Нан Калли вызывающе вздернула подбородок. Она была бледна, как зимний лунный свет, а глаза ее горели каким-то жутким потусторонним огнем. Прекрасные золотисто-каштановые волосы Нан были скрыты под черным капором.

— Он мой друг, — сухо ответила она, затем помолчала немного, и на ее мертвенно-бледных щеках неожиданно проступил румянец. — Я не такая сильная, как ты, Джоли, — вызывающим тоном закончила Нан.

Как бы там ни было, такое честное признание только усилило сочувствие Джоли и уж, конечно, не вызвало неодобрения, которого, видимо, ожидала Нан. Джоли нежно сжала локоть Нан и, понизив голос, прошептала:

— Ты имеешь в виду, что он… ну, это… стал твоим покровителем?

— Женщине, чтобы выжить, нужен мужчина, — ответила Нан, и в ее глазах мелькнуло отчаяние. — А я беременна…

— Но у тебя есть на продажу целая ферма! — напомнила подруге Джоли, уверенная, что суммы, вырученной от продажи земли, хватит на существование самой Нан и ее малыша.

— У нас много долгов, — возразила Нан. — Джо и я выбивались из сил, чтобы вовремя выплачивать проценты по ним. — Нан запнулась, потом медленно закончила: — Мистер Дженьюэри обещал пристроить меня в приличный дом, где я могла бы прожить какое-то время, а потом, через… через год…

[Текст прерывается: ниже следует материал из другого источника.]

What follows belongs to an exercise in optimizing a design on an open flow for small area; a production flow would make more cautious choices.
Only simulation tests tie the RTL to the original design; equivalence was not proved.
No driver is modelled on the clock port, so clock power and skew are understated where the tree is cut down; a real chip needs a root buffer or a tree.
Power figures rest on the tool's default switching activity, not on a simulated workload.

Setup of middle:
## OQ1_Stopwatch
module OQ1_Stopwatch(AN, Seg, Dot, CLK, Start, RESET);
  output [3:0] AN;
  output [6:0] Seg;
  output Dot;
  input CLK, Start, RESET;
  reg  [5:0] ms;
  wire       ms_fb = ms[5] ^ ms[0] ^ (ms[4:2] == 3'b101);
  wire       scan  = (ms[4:2] == 3'b000);
  always @(posedge CLK or posedge RESET)
    if (RESET) ms <= 6'h05;
    else       ms <= {ms[4:0], ms_fb};
  reg         counting;
  reg  [11:0] ds;
  wire        ds_g  = ds[7] ? (ds[2] & ds[4]) : (ds[2] | ~ds[4]);
  wire        ds_fb = counting & (ds[11] ^ ds_g);
  wire        tick  = ((ds & 12'hef7) == 12'h800);
  always @(posedge CLK or posedge RESET)
    if (RESET) begin
      counting <= 1'b0;
      ds       <= 12'h000;
    end else begin
      counting <= counting | Start;
      ds       <= {ds[10:0], ds_fb};
    end
  function [3:0] nx(input [3:0] d);
    nx = {(d[0] & d[1] & d[2]) | (d[0] & d[3]), (d[0] & d[1]), (d[0] & ~d[3]), ~(1'b0)};
  endfunction
  function is9(input [3:0] d);
    is9 = (d[0] & d[3]);
  endfunction
  function [6:0] sg(input [3:0] d);
    sg = {(d[0] & d[1] & d[2]) | (~d[1] & ~d[2] & ~d[3]), (d[0] & d[1]) | (d[1] & ~d[2]) | (d[0] & ~d[2] & ~d[3]), (d[0]) | (~d[1] & d[2]), (d[0] & ~d[1] & ~d[2]) | (~d[0] & ~d[1] & d[2]) | (d[0] & d[1] & d[2]), (~d[0] & d[1] & ~d[2]), (d[0] & ~d[1] & d[2]) | (~d[0] & d[1] & d[2]), (~d[0] & ~d[1] & d[2]) | (d[0] & ~d[1] & ~d[2] & ~d[3])};
  endfunction
  ...
Size in the first run: roughly 140 cells after synthesis, ~39 flip-flops, ~15 I/O pins, ~1500 um^2 of cells after synthesis.
clock: 10.0 ns
lec_check: 0
cap_margin: 20
core_margin: 2
core_utilization: 50
slew_margin: 20
standard.sh (not shown) runs the stock make flow with config.mk's settings and CLKGATE_MAP_FILE= SYNTH_SCRIPT=/design/flow/synth_recipe.tcl, a recipe that flattens the netlist after the stock synthesis.
==> flow/flow/run.sh <==
#!/bin/bash
# The standard layout with these changes:
#  - synthesis runs once for each ABC script flow/abc_*.script (area-oriented
#    mapping, some after ABC's &deepsyn), each in a work folder of its own,
#    and the run with the smallest netlist is kept; the runs differ only in
#    how ABC maps the logic between the registers, which it does not touch;
#  - the ports get buf_1 buffers;
#  - the clock tree uses clkbuf_4 and no dummy loads, and the clock port
#    drives its leaf buffers directly (post_cts.tcl).
set -euo pipefail
W=$PWD
R=$W/orfs/results/sky130hd/OQ1_Stopwatch/base
for s in $W/flow/abc_*.script; do
  n=$(basename $s .script)
  rm -rf $W/scripts_$n $W/orfs_$n
  cp -r $FLOW_HOME/scripts $W/scripts_$n
  cp $s $W/scripts_$n/abc_speed.script
  sed -e "s|WORK_HOME=[^ ]*|WORK_HOME=$W/orfs_$n|" -e '/^if \[\[/,$d' standard.sh > $W/standard_$n.sh
done
for s in $W/flow/abc_*.script; do
  n=$(basename $s .script)
  ( SCRIPTS_DIR=$W/scripts_$n bash $W/standard_$n.sh synth > $W/synth_$n.log 2>&1 || true ) &
  while [ $(jobs -r | wc -l) -ge ${NUM_CORES:-4} ]; do sleep 1; done
done
wait
best=""; best_area=""
for s in $W/flow/abc_*.script; do
  n=$(basename $s .script)
  f=$W/orfs_$n/reports/sky130hd/OQ1_Stopwatch/base/synth_stat.txt
  [[ -f $f && -f $W/orfs_$n/results/sky130hd/OQ1_Stopwatch/base/1_2_yosys.v ]] || continue
  a=$(awk '/Chip area for module/ {print $NF}' $f)
  echo "$n $a" >> $W/synth_areas.txt
  if [[ -z "$best" ]] || python3 -c "import sys; sys.exit(0 if $a < $best_area else 1)"; then
    best=$n; best_area=$a
  fi
done
echo "kept: $best $best_area" >> $W/synth_areas.txt
rm -rf $W/orfs $W/scripts
mv $W/orfs_$best $W/orfs
mv $W/scripts_$best $W/scripts
for s in $W/flow/abc_*.script; do
  n=$(basename $s .script)
  rm -rf $W/orfs_$n $W/scripts_$n
done
export SCRIPTS_DIR=$W/scripts
export BUFFER_PORTS_ARGS="-buffer_cell sky130_fd_sc_hd__buf_1"
export CTS_ARGS="-sink_clustering_enable -repair_clock_nets -dont_use_dummy_load -buf_list sky130_fd_sc_hd__clkbuf_4"
export POST_CTS_TCL=$W/flow/post_cts.tcl
export CLK_GROUPS=2 CLK_CELL=sky130_fd_sc_hd__clkbuf_8
cp $R/1_2_yosys.v $W/synth_netlist_orig.v
python3 flow/downsize.py $R/1_2_yosys.v $FLOW_HOME/platforms/sky130hd/lib/sky130_fd_sc_hd__tt_025C_1v80.lib > $W/downsize.log 2>&1
rm -f $R/1_synth.odb
bash standard.sh > $W/layout.log 2>&1
Other scripts of this flow, unchanged in this note and not shown: flow/flow/abc_a20s0.script, flow/flow/abc_a20s1.script, flow/flow/abc_a20s2.script, flow/flow/abc_a20s3.script, flow/flow/abc_s31.script, flow/flow/abc_s8.script, flow/flow/downsize.py, flow/flow/post_cts.tcl
In summary, middle completed successfully, with a layout that passed the timing, design-rule and antenna checks.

«А через год Нан и Айра Дженьюэри поженятся», — подумала Джоли. Она хотела было запротестовать, что при таких обстоятельствах ни одна женщина не должна выходить замуж, но в последний момент осеклась. Кто она такая, Джоли Маккиббен, чтобы читать кому-либо нотации, особенно по поводу брака. Ведь ей нечего было сказать даже о собственном замужестве: просто Даниель Бекэм буквально вырвал ее из петли, словно воробья, попавшего в силки.

Джоли взяла холодные руки Нан в свои и ободряюще сжала их.

— Не делай ошибку, считая мистера Дженьюэри своим единственным другом, — дружески предупредила Джоли. — Помни, что у тебя есть Даниель, и я, и Верена, и все остальные.

Глаза Нан до краев наполнились слезами. Она прикусила губу и молча кивнула.

Спустя несколько минут семейство Бекэмов выезжало с церковного двора. На задке фургона спали Хэнк и Джемма, утомленные долгим днем, правда, сытые и полные впечатлений: им пока было все равно, праздник это или похороны. В ночи вовсю распевал неумолчный хор кузнечиков, прятавшихся в высокой траве по обочинам дороги. Хотя ярко светила луна, Даниель зажег фонари, висевшие по бокам фургона. Он настолько глубоко задумался, что Джоли даже не пыталась завести разговор.

Они возвращались на полевой стан, а не домой, и сквозь перезвон упряжи и рев мулов Джоли слышала, как где-то вдалеке рыдала губная гармоника. Все эти звуки показались ей печальной одой на смерть Джо Калли, который никогда уже не придет к ним, весело насвистывая что-то в спину Даниеля Бекэма.

Даниель напрочь забыл о том, что попросил Пилар приехать на полевой стан, чтобы готовить еду для работников, пока Джоли будет на ферме Калли, помогая с похоронами. Когда фургон подъехал к стану, Даниель внезапно вспомнил об этом.

Пилар спешила ему навстречу в одной из тех испанских блузок, которые оставляют открытыми плечи, и пышной, красного цвета юбке, настолько яркой, что она светилась даже в темноте. Пилар подошла поближе, упираясь руками в полные бедра, а ее глаза вспыхнули целым костром искр, когда она увидела Джоли.

— Собирай вещи, Пилар, я отвезу тебя в город, — бросил Даниель.

Пилар вздернула подбородок, словно упрямый мул, но тут же мстительно улыбнулась, пожав плечиком, освещенным отблесками костра.

— Вот уж не знала, что меня позовут сюда для того, чтобы постоянно удивлять, — сказала она, глядя на Джоли, которая подобралась и ощетинилась, словно дикая кошка за секунду до того, как превратиться в настоящего тигра. — Когда Большому Даниелю Бекэму женщина больше не нужна, он просто вышвыривает ее и ищет себе другую.

Даниель открыл было рот, но Джоли оборвала его.

— Пилар! — выдохнула она, глядя на нее так, будто собиралась ударить. Но в тот самый момент, когда Даниель думал уже, что ему придется вмешаться, Джоли повернулась и посмотрела ему прямо в лицо, и даже в темноте Даниель разглядел, каким бешенством горели ее глаза.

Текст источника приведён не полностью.